The Python code generally adheres to the PEP 8 style standards. We use Pylint and Flake8 to enforce good practices and reduce the potential for bugs to be introduced. We also use an EditorConfig linter to enforce a consistent style across all files, including configuration files and READMEs. To check whether or not your code will pass the exact tests that are automatically run, first install the necessary packages (along with an extension for Flake8):

pip install pylint==2.15.10
pip install flake8==5.0.4
pip install flake8-quotes==3.3.2
pip install editorconfig-checker==2.7.1

Then, run the tests:

./test/linters/pylint.py
./test/linters/flake8.py
ec

Each file has certain parameters that are modified or certain warnings that are disabled.

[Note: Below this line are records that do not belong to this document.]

**config.mk**
```make
export PLATFORM = sky130hd
export DESIGN_NAME = fpr_ctrl
export DESIGN_NICKNAME = d
export VERILOG_FILES = /design/src/inc/fpr_pkg.sv /design/src/design/fpr_ctrl.sv /design/src/design/fpr_pulse.sv
export SDC_FILE = /design/constraint.sdc
export NUM_CORES = 1
export LEC_CHECK = 0
export ABC_AREA = 1
export BUFFER_PORTS_ARGS = -buffer_cell sky130_fd_sc_hd__buf_2
export CAP_MARGIN = 40
export CORE_MARGIN = 2
export CORE_UTILIZATION = 30
export DETAILED_ROUTE_END_ITERATION = 16
export SLEW_MARGIN = 20
export SYNTH_ARGS = -nofsm -noshare
export SYNTH_HDL_FRONTEND = slang
export SYNTH_SLANG_ARGS = --single-unit
```
**constraint.sdc**
```tcl
create_clock -name clk_i -period 4.99 [get_ports clk_i]
set_input_delay 0.499 -clock clk_i [delete_from_list [all_inputs] [get_ports clk_i]]
set_output_delay 0.499 -clock clk_i [all_outputs]
set_load 0.01 [all_outputs]
```
<file path="src/rtl/lp_cal_params.svh">
`ifndef LP_CAL_PARAMS_SVH
`define LP_CAL_PARAMS_SVH

// ==========================================================================
// Register indices (byte address is four times the index)
`define IDX_LP_CONTROL     8'h6E
`define IDX_GAIN_TRIM      8'h7A
`define IDX_REF_TRIM       8'h7C
`define IDX_TRIG_CONFIG    8'h6B
`define IDX_SOFT_TRIG      8'h6C
`define IDX_BG_CONTROL     8'h62
`define IDX_SCHED_STATUS   8'h63

// ==========================================================================
// Field positions in lowpower_cal_control and the reference trim register
`define SLEEP_SEL_MSB      7
`define SLEEP_SEL_LSB      5
`define WAKE_SEL_MSB       4
`define WAKE_SEL_LSB       3
`define TRIG_MODE_BIT      1
`define LP_ENABLE_BIT      0
`define REF_TRIM_MSB       3

// ==========================================================================
// Reset values
`define RST_LP_CONTROL     8'h88
`define RST_GAIN_TRIM      8'h00
`define RST_SOFT_TRIG      1'b1
`define RST_REF_TRIM       4'h0
`define RST_TRIG_CONFIG    1'b0
`define RST_BG_CONTROL     1'b0

// ==========================================================================
// Delay counts in sample-clock periods
`define SLEEP_CNT_0        41'h000_0000_0480
`define SLEEP_CNT_1        41'h000_0040_0080
`define SLEEP_CNT_2        41'h000_0200_0080
`define SLEEP_CNT_3        41'h000_1000_0080
`define SLEEP_CNT_4        41'h000_8000_0080
`define SLEEP_CNT_5        41'h020_0000_0080
`define SLEEP_CNT_6        41'h100_0000_0080
`define WAKE_CNT_0         41'h000_0000_0480
`define WAKE_CNT_1         41'h000_0200_0080
`define WAKE_CNT_2         41'h000_1000_0080
`define WAKE_CNT_3         41'h000_8000_0080

`endif

</file>
<file path="src/rtl/lp_cal_pkg.sv">
package lp_cal_pkg;
  typedef enum logic [1:0] {
    ST_ONLINE,
    ST_SLEEP,
    ST_SETTLE,
    ST_CALIB
  } sched_state_t;
  typedef logic [7:0] reg8_t;
endpackage

</file>
<file path="src/rtl/lp_cal_scheduler.sv">
// The AXI4-Lite register port is this design's own decision.
`timescale 1ns/1ps
`include "lp_cal_params.svh"
module lp_cal_scheduler
  import lp_cal_pkg::*;
#(
  parameter int CNT_WIDTH = 41
) (
  input  wire logic             aclk,
  input  wire logic             aresetn,
  input  wire logic [9:0]       s_axi_awaddr,
  input  wire logic             s_axi_awvalid,
  output logic                  s_axi_awready,
  input  wire logic [31:0]      s_axi_wdata,
  input  wire logic [3:0]       s_axi_wstrb,
  input  wire logic             s_axi_wvalid,
  output logic                  s_axi_wready,
  output logic [1:0]            s_axi_bresp,
  output logic                  s_axi_bvalid,
  input  wire logic             s_axi_bready,
  input  wire logic [9:0]       s_axi_araddr,
  input  wire logic             s_axi_arvalid,
  output logic                  s_axi_arready,
  output logic [31:0]           s_axi_rdata,
  output logic [1:0]            s_axi_rresp,
  output logic                  s_axi_rvalid,
  input  wire logic             s_axi_rready,
  input  wire logic             cal_trigger_input,
  input  wire logic [3:0]       factory_ref_trim,
  input  wire logic             cal_done,
  output logic                  core_sleep,
  output logic                  core_cal_start,
  output logic [7:0]            core_gain_trim,
  output logic [3:0]            reference_trim
);
  import lp_cal_pkg::*;

  reg8_t            lowpower_cal_control;
  logic             trigger_source_select;
  logic             software_trigger_bit;
  logic             background_cal_enable;
  logic             trig_meta;
  logic             trig_sync;
  logic             aw_held;
  logic             w_held;
  logic [7:0]       aw_index;
  logic [7:0]       w_byte;
  logic             w_lane0;
  logic             do_write;
  sched_state_t     state;
  logic             cal_level;
  logic             lp_active;
  logic             ctr_load;
  logic [CNT_WIDTH-1:0] ctr_value;
  logic             ctr_run;
  logic             ctr_expired;
  logic             ref_loaded;

  // ========================================================================
  // Helpers
  function automatic logic [CNT_WIDTH-1:0] sleep_count(input logic [2:0] c);
    logic [40:0] v;
    v = `SLEEP_CNT_6;
    case (c)
      3'h0: v = `SLEEP_CNT_0;
      3'h1: v = `SLEEP_CNT_1;
      3'h2: v = `SLEEP_CNT_2;
      3'h3: v = `SLEEP_CNT_3;
      3'h4: v = `SLEEP_CNT_4;
      3'h5: v = `SLEEP_CNT_5;
      default: v = `SLEEP_CNT_6; // Code 7 undocumented, longest taken
    endcase
    return CNT_WIDTH'(v);
  endfunction

  function automatic logic [CNT_WIDTH-1:0] wake_count(input logic [1:0] c);
    logic [40:0] v;
    v = `WAKE_CNT_0;
    case (c)
      2'h0: v = `WAKE_CNT_0;
      2'h1: v = `WAKE_CNT_1;
      2'h2: v = `WAKE_CNT_2;
      default: v = `WAKE_CNT_3;
    endcase
    return CNT_WIDTH'(v);
  endfunction

  function automatic logic [7:0] word_index(input logic [9:0] a);
    return a[9:2];
  endfunction

  // ========================================================================
  // Trigger pin synchroniser
  always_ff @(posedge aclk) begin
    if (!aresetn) begin
      trig_meta <= 1'b0;
      trig_sync <= 1'b0;
    end else begin
      trig_meta <= cal_trigger_input;
      trig_sync <= trig_meta;
    end
  end

  // Trigger level source
  assign cal_level = trigger_source_select ? trig_sync
                                           : software_trigger_bit;
  // Low power active only under background calibration
  assign lp_active = background_cal_enable &&
                     lowpower_cal_control[`LP_ENABLE_BIT];

  // ========================================================================
  // AXI write channel: address and data taken in either order
  assign do_write = aw_held && w_held && !s_axi_bvalid;

  always_ff @(posedge aclk) begin
    if (!aresetn) begin
      aw_held       <= 1'b0;
      w_held        <= 1'b0;
      aw_index      <= 8'h00;
      w_byte        <= 8'h00;
      w_lane0       <= 1'b0;
      s_axi_awready <= 1'b0;
      s_axi_wready  <= 1'b0;
      s_axi_bvalid  <= 1'b0;
      s_axi_bresp   <= 2'h0;
    end else begin
      s_axi_awready <= !aw_held && !s_axi_awready && s_axi_awvalid;
      s_axi_wready  <= !w_held && !s_axi_wready && s_axi_wvalid;
      if (s_axi_awvalid && s_axi_awready) begin
        aw_held  <= 1'b1;
        aw_index <= word_index(s_axi_awaddr);
      end
      if (s_axi_wvalid && s_axi_wready) begin
        w_held  <= 1'b1;
        w_byte  <= s_axi_wdata[7:0];
        w_lane0 <= s_axi_wstrb[0];
      end
      if (do_write) begin
        aw_held      <= 1'b0;
        w_held       <= 1'b0;
        s_axi_bvalid <= 1'b1;
        case (aw_index)
          `IDX_LP_CONTROL, `IDX_GAIN_TRIM, `IDX_REF_TRIM,
          `IDX_TRIG_CONFIG, `IDX_SOFT_TRIG, `IDX_BG_CONTROL,
          `IDX_SCHED_STATUS: s_axi_bresp <= 2'h0;
          default:           s_axi_bresp <= 2'h2; // Unmapped: SLVERR
        endcase
      end else if (s_axi_bvalid && s_axi_bready) begin
        s_axi_bvalid <= 1'b0;
      end
    end
  end

  // ========================================================================
  // Register file; reserved bit 2 of lowpower_cal_control stored as written, software keeps zero
  always_ff @(posedge aclk) begin
    if (!aresetn) begin
      lowpower_cal_control  <= `RST_LP_CONTROL;
      core_gain_trim        <= `RST_GAIN_TRIM;
      trigger_source_select <= `RST_TRIG_CONFIG;
      software_trigger_bit  <= `RST_SOFT_TRIG;
      background_cal_enable <= `RST_BG_CONTROL;
    end else if (do_write && w_lane0) begin
      case (aw_index)
        `IDX_LP_CONTROL:  lowpower_cal_control  <= w_byte;
        `IDX_GAIN_TRIM:   core_gain_trim        <= w_byte;
        `IDX_TRIG_CONFIG: trigger_source_select <= w_byte[0];
        `IDX_SOFT_TRIG:   software_trigger_bit  <= w_byte[0];
        `IDX_BG_CONTROL:  background_cal_enable <= w_byte[0];
        default: ;
      endcase
    end
  end

  // Reference trim: factory value caught on first clock after reset
  always_ff @(posedge aclk) begin
    if (!aresetn) begin
      ref_loaded     <= 1'b0;
      reference_trim <= `RST_REF_TRIM;
    end else if (!ref_loaded) begin
      ref_loaded     <= 1'b1;
      reference_trim <= factory_ref_trim;
    end else if (do_write && w_lane0 && aw_index == `IDX_REF_TRIM) begin
      reference_trim <= w_byte[`REF_TRIM_MSB:0];
    end
  end

  // ========================================================================
  // AXI read channel
  always_ff @(posedge aclk) begin
    if (!aresetn) begin
      s_axi_arready <= 1'b0;
      s_axi_rvalid  <= 1'b0;
      s_axi_rdata   <= 32'h0000_0000;
      s_axi_rresp   <= 2'h0;
    end else begin
      s_axi_arready <= !s_axi_rvalid && !s_axi_arready && s_axi_arvalid;
      if (s_axi_arvalid && s_axi_arready) begin
        s_axi_rvalid <= 1'b1;
        s_axi_rresp  <= 2'h0;
        // Status shows the synced pin, not the selected trigger level
        case (word_index(s_axi_araddr))
          `IDX_LP_CONTROL:   s_axi_rdata <= {24'h0, lowpower_cal_control};
          `IDX_GAIN_TRIM:    s_axi_rdata <= {24'h0, core_gain_trim};
          `IDX_REF_TRIM:     s_axi_rdata <= {28'h0, reference_trim};
          `IDX_TRIG_CONFIG:  s_axi_rdata <= {31'h0, trigger_source_select};
          `IDX_SOFT_TRIG:    s_axi_rdata <= {31'h0, software_trigger_bit};
          `IDX_BG_CONTROL:   s_axi_rdata <= {31'h0, background_cal_enable};
          `IDX_SCHED_STATUS: s_axi_rdata <= {29'h0, trig_sync, state};
          default: begin
            s_axi_rdata <= 32'h0000_0000;
            s_axi_rresp <= 2'h2;
          end
        endcase
      end else if (s_axi_rvalid && s_axi_rready) begin
        s_axi_rvalid <= 1'b0;
      end
    end
  end

  // ========================================================================
  // Scheduler: online core sleeps, then settles, calibrates, sleeps again
  always_comb begin
    ctr_load  = 1'b0;
    ctr_value = sleep_count(lowpower_cal_control[`SLEEP_SEL_MSB:
                                                 `SLEEP_SEL_LSB]);
    ctr_run   = (state == ST_SLEEP &&
                 !lowpower_cal_control[`TRIG_MODE_BIT]) ||
                state == ST_SETTLE;
    case (state)
      ST_ONLINE: ctr_load = lp_active;
      ST_CALIB:  ctr_load = cal_done;
      ST_SLEEP: begin
        ctr_load  = 1'b1;
        ctr_value = wake_count(lowpower_cal_control[`WAKE_SEL_MSB:
                                                    `WAKE_SEL_LSB]);
        ctr_load  = ctr_expired ||
                    (lowpower_cal_control[`TRIG_MODE_BIT] && !cal_level);
      end
      default: ctr_load = 1'b0;
    endcase
  end

  lp_delay_counter #(
    .WIDTH (CNT_WIDTH)
  ) u_delay (
    .aclk       (aclk),
    .aresetn    (aresetn),
    .load       (ctr_load),
    .load_value (ctr_value),
    .run        (ctr_run),
    .expired    (ctr_expired)
  );

  // State moves; dropping low power returns the core online at once
  always_ff @(posedge aclk) begin
    if (!aresetn) begin
      state <= ST_ONLINE;
    end else if (!lp_active) begin
      state <= ST_ONLINE;
    end else begin
      case (state)
        ST_ONLINE: state <= ST_SLEEP;
        ST_SLEEP: begin
          if (lowpower_cal_control[`TRIG_MODE_BIT]) begin
            if (!cal_level) state <= ST_SETTLE;
          end else if (ctr_expired) begin
            state <= ST_SETTLE;
          end
        end
        ST_SETTLE: if (ctr_expired) state <= ST_CALIB;
        ST_CALIB:  if (cal_done) state <= ST_SLEEP;
        default:   state <= ST_ONLINE;
      endcase
    end
  end

  // Core controls registered for clean outputs
  always_ff @(posedge aclk) begin
    if (!aresetn) begin
      core_sleep     <= 1'b0;
      core_cal_start <= 1'b0;
    end else begin
      core_sleep     <= lp_active && state == ST_SLEEP;
      core_cal_start <= lp_active && state == ST_SETTLE && ctr_expired;
    end
  end
endmodule

</file>
<file path="src/rtl/lp_delay_counter.sv">
`timescale 1ns/1ps
`include "lp_cal_params.svh"
// ==========================================================================
// Down counter for sleep and settle delays
module lp_delay_counter #(
  parameter int WIDTH = 41
) (
  input  wire logic             aclk,
  input  wire logic             aresetn,
  input  wire logic             load,
  input  wire logic [WIDTH-1:0] load_value,
  input  wire logic             run,
  output logic                  expired
);
  logic [WIDTH-1:0] remaining;

  // Load wins over counting; expired is a level while running at one
  always_ff @(posedge aclk) begin
    if (!aresetn) begin
      remaining <= '0;
    end else if (load) begin
      remaining <= load_value;
    end else if (run && remaining != '0) begin
      remaining <= remaining - WIDTH'(1);
    end
  end

  assign expired = run && (remaining == WIDTH'(1));
endmodule

</file>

To automatically update your code to conform to PEP 8, you can use the autopep8 tool. First, install autopep8:

pip install autopep8

Then, run autopep8, changing files in place:

autopep8 --in-place --ignore=E501 cv19/*.py

Note that it may not fix everything, and some manual intervention may be required. In particular, it is currently recommended to fix line length problems manually, either by moving comments around, changing variable names, or using continued indentation depending on the context. Many Pylint warnings will also not be fixed automatically by autopep8.